DI ADRIANO BONAFEDE

«Più di un terzo delle Sgr (68, numero invariato rispetto al 2009) ha chiuso in perdita l’esercizio. Di queste più della metà sono società specializzate nel comparto dei fondi chiusi, in particolare di tipo immobiliare: si tratta principalmente di operatori nati negli ultimi anni, che non hanno ancora raggiunto volumi d’attività tali da consentire la copertura dei costi». La Relazione Annuale della Banca d’Italia ha tracciato un quadro impietoso e disastroso delle società che gestiscono il risparmio degli italiani. Tanto che vien voglia di chiedersi perché così tanti operatori abbiano deciso di occuparsi di un’attività da cui non sanno trarre profitto ma solo perdite.

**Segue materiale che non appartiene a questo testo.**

File: config.mk
export PLATFORM = sky130hd
export DESIGN_NAME = exe_stage_pipe
export DESIGN_NICKNAME = d
export VERILOG_FILES = /design/src/rtl/exe_pkg.sv /design/src/rtl/exe_alu_comb.sv /design/src/rtl/exe_stage_pipe.sv
export SDC_FILE = /design/constraint.sdc
export NUM_CORES = 1
export LEC_CHECK = 0
export CAP_MARGIN = 20
export CORE_UTILIZATION = 30
export DETAILED_ROUTE_END_ITERATION = 8
export HOLD_SLACK_MARGIN = 0.08
export REMOVE_ABC_BUFFERS = 1
export SETUP_SLACK_MARGIN = 0.2
export SLEW_MARGIN = 15
export SYNTH_ARGS = -nofsm -noshare
export SYNTH_HDL_FRONTEND = slang
export SYNTH_SLANG_ARGS = --single-unit
File: constraint.sdc
create_clock -name clk -period 3.5 [get_ports clk]
set_input_delay 0.35 -clock clk [delete_from_list [all_inputs] [get_ports clk]]
set_output_delay 0.35 -clock clk [all_outputs]
set_load 0.01 [all_outputs]
File: src/rtl/exe_pkg.sv
// exe_pkg: shared constants for the pipelined execute stage.
// Op codes, multiply FSM states and a width helper.
package exe_pkg;

  localparam logic [2:0] OP_AND = 3'b000;
  localparam logic [2:0] OP_ADD = 3'b001;
  localparam logic [2:0] OP_SUB = 3'b010;
  localparam logic [2:0] OP_SLL = 3'b011;
  localparam logic [2:0] OP_SRL = 3'b100;
  localparam logic [2:0] OP_SRA = 3'b101;
  localparam logic [2:0] OP_OR  = 3'b110;
  localparam logic [2:0] OP_MUL = 3'b111;

  typedef enum logic {
    ST_IDLE = 1'b0,
    ST_MUL  = 1'b1
  } state_t;

  function automatic int clog2(input int v);
    int r;
    r = 0;
    for (int i = 0; i < 31; i++)
      if ((1 << i) < v) r = i + 1;
    return r;
  endfunction

endpackage

File: src/rtl/exe_alu_comb.sv
// exe_alu_comb: single-cycle ALU results and flags.
// Also holds the combinational multiplier.
module exe_alu_comb
  import exe_pkg::*;
#(
  parameter int WIDTH = 16
) (
  input  logic [WIDTH-1:0] a,
  input  logic [WIDTH-1:0] b,
  input  logic [2:0]       op,
  output logic [WIDTH-1:0] res,
  output logic             flag_z,
  output logic             flag_n,
  output logic             flag_c
);

  localparam int SW = clog2(WIDTH);

  logic [SW-1:0] sh;
  logic [WIDTH:0] sum;

  assign sh = b[SW-1:0];

  // Select the result for the current op code
  always_comb begin
    res    = '0;
    flag_c = 1'b0;
    sum    = '0;
    unique case (op)
      OP_AND: res = a & b;
      OP_ADD: begin
        sum    = {1'b0, a} + {1'b0, b};
        res    = sum[WIDTH-1:0];
        flag_c = sum[WIDTH];
      end
      OP_SUB: begin
        sum    = {1'b0, a} - {1'b0, b};
        res    = sum[WIDTH-1:0];
        flag_c = sum[WIDTH];
      end
      OP_SLL: res = a << sh;
      OP_SRL: res = a >> sh;
      OP_SRA: res = $signed(a) >>> sh;
      OP_OR:  res = a | b;
      OP_MUL: res = a * b;
      default: res = '0;
    endcase
  end

  assign flag_z = (res == '0);
  assign flag_n = res[WIDTH-1];

endmodule

File: src/rtl/exe_stage_pipe.sv
// exe_stage_pipe: registered execute stage with
// valid/ready output and optional iterative multiply.
module exe_stage_pipe
  import exe_pkg::*;
#(
  parameter int WIDTH    = 16,
  parameter bit MUL_ITER = 1'b1
) (
  input  logic             clk,
  input  logic             rst_n,
  input  logic             flush,
  input  logic             in_valid,
  output logic             in_ready,
  input  logic [2:0]       alu_op,
  input  logic             alu_src1,
  input  logic             alu_src2,
  input  logic [WIDTH-1:0] bus1,
  input  logic [WIDTH-1:0] bus2,
  input  logic [WIDTH-1:0] imm,
  output logic             out_valid,
  input  logic             out_ready,
  output logic [WIDTH-1:0] alu_out,
  output logic             flag_z,
  output logic             flag_n,
  output logic             flag_c,
  output logic             busy
);

  localparam int CW = clog2(WIDTH) + 1;
  localparam logic [CW-1:0] CNT_INIT = CW'(WIDTH);

  state_t state;

  logic [WIDTH-1:0] op_a;
  logic [WIDTH-1:0] op_b;
  logic [WIDTH-1:0] acc;
  logic [WIDTH-1:0] acc_nxt;
  logic [WIDTH-1:0] mcand;
  logic [WIDTH-1:0] mplier;
  logic [WIDTH-1:0] c_res;
  logic [CW-1:0]    count;
  logic             c_z;
  logic             c_n;
  logic             c_c;
  logic             accept;
  logic             start_mul;

  assign op_a = alu_src1 ? WIDTH'(1) : bus1;
  assign op_b = alu_src2 ? imm : bus2;

  assign in_ready = (state == ST_IDLE)
                  && (!out_valid || out_ready)
                  && !flush;
  assign accept    = in_valid && in_ready;
  assign start_mul = MUL_ITER && (alu_op == OP_MUL);
  assign acc_nxt   = mplier[0] ? acc + mcand : acc;

  exe_alu_comb #(.WIDTH(WIDTH)) u_alu (
    .a      (op_a),
    .b      (op_b),
    .op     (alu_op),
    .res    (c_res),
    .flag_z (c_z),
    .flag_n (c_n),
    .flag_c (c_c)
  );

  // Handshake, shift-add multiply FSM and output register
  always_ff @(posedge clk or negedge rst_n) begin
    if (!rst_n) begin
      state     <= ST_IDLE;
      out_valid <= 1'b0;
      alu_out   <= '0;
      flag_z    <= 1'b0;
      flag_n    <= 1'b0;
      flag_c    <= 1'b0;
      busy      <= 1'b0;
      acc       <= '0;
      mcand     <= '0;
      mplier    <= '0;
      count     <= '0;
    end else if (flush) begin
      state     <= ST_IDLE;
      out_valid <= 1'b0;
      busy      <= 1'b0;
    end else begin
      unique case (state)
        ST_MUL: begin
          acc    <= acc_nxt;
          mcand  <= mcand << 1;
          mplier <= mplier >> 1;
          count  <= count - CW'(1);
          if (count == CW'(1)) begin
            alu_out   <= acc_nxt;
            flag_z    <= (acc_nxt == '0);
            flag_n    <= acc_nxt[WIDTH-1];
            flag_c    <= 1'b0;
            out_valid <= 1'b1;
            busy      <= 1'b0;
            state     <= ST_IDLE;
          end
        end
        ST_IDLE: begin
          if (accept && start_mul) begin
            mcand     <= op_a;
            mplier    <= op_b;
            acc       <= '0;
            count     <= CNT_INIT;
            busy      <= 1'b1;
            out_valid <= 1'b0;
            state     <= ST_MUL;
          end else if (accept) begin
            alu_out   <= c_res;
            flag_z    <= c_z;
            flag_n    <= c_n;
            flag_c    <= c_c;
            out_valid <= 1'b1;
          end else if (out_ready) begin
            out_valid <= 1'b0;
          end
        end
      endcase
    end
  end

endmodule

Un terzo del totale circa 23 società perdono, e la metà di quelle che perdono sono sgr immobiliari. La stessa Relazione trova una spiegazione nel fatto che si tratterebbe di “operatori nati negli ultimi anni”. Ma con questi chiari di luna e con un comparto la cui raccolta è in contrazione da almeno un decennio, che speranze ci sono per queste società di raggiungere in tempi ragionevoli adeguati volumi?